• **Saved data entries**
-=-=-=-=-

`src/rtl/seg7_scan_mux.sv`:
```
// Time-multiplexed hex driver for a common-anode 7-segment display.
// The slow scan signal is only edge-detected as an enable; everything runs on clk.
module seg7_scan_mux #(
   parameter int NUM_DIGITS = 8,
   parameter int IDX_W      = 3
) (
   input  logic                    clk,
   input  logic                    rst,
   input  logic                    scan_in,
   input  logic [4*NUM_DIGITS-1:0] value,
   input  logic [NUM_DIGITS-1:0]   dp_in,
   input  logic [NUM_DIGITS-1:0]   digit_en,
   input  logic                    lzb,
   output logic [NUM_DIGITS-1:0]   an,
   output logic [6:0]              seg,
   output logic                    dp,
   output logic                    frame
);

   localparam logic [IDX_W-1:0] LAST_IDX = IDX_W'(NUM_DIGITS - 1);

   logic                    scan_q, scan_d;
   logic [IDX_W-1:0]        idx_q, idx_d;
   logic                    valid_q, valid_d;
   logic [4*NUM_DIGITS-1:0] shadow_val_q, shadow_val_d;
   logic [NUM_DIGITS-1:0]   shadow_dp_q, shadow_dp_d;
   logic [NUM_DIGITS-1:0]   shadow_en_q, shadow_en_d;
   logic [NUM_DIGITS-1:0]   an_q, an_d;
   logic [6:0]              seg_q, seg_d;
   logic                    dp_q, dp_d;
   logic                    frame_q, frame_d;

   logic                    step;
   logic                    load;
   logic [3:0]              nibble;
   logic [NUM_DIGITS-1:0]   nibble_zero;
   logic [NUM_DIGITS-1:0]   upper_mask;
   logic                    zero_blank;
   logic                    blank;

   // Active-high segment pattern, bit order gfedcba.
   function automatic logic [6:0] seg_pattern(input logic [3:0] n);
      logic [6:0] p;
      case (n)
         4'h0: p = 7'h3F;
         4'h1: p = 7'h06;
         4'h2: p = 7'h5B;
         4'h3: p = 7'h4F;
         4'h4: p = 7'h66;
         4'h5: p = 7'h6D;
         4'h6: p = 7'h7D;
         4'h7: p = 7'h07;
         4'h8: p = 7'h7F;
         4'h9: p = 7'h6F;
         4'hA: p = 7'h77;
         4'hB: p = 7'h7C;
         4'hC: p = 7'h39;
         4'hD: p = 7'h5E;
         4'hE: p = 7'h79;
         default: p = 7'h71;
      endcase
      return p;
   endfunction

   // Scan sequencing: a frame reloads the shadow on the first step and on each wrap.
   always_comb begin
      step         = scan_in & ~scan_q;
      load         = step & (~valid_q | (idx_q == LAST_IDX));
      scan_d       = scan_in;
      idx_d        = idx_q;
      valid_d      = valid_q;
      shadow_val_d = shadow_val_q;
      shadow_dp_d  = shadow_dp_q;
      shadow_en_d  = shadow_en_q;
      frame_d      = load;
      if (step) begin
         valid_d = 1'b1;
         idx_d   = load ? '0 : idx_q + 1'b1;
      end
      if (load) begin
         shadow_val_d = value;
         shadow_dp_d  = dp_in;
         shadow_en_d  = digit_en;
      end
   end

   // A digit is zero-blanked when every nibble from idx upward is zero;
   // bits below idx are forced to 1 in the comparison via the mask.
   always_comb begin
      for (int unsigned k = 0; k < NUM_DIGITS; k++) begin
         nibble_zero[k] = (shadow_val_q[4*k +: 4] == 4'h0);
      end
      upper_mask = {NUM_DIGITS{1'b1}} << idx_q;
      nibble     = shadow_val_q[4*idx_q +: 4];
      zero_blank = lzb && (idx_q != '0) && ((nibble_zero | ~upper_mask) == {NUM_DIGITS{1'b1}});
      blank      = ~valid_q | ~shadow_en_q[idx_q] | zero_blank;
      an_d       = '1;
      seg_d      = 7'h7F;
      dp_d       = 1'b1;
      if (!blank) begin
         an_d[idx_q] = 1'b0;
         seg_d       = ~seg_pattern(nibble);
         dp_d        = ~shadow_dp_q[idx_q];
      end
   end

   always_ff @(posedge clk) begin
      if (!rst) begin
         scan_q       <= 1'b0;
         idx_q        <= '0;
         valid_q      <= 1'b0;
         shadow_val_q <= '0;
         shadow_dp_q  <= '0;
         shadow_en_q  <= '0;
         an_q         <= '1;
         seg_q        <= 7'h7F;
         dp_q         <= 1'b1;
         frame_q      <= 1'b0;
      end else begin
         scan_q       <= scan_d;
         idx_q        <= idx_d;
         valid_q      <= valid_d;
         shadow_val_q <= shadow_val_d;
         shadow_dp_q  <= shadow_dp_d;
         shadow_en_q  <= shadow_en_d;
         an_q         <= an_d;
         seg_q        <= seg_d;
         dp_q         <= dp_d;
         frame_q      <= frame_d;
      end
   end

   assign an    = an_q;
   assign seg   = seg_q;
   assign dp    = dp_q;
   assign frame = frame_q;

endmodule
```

-=-=-=-=-

• **Problem to work on**
The word "parameter": say how many lines of the records hold it, and give nothing but the number.

• **Response to this exercise**
2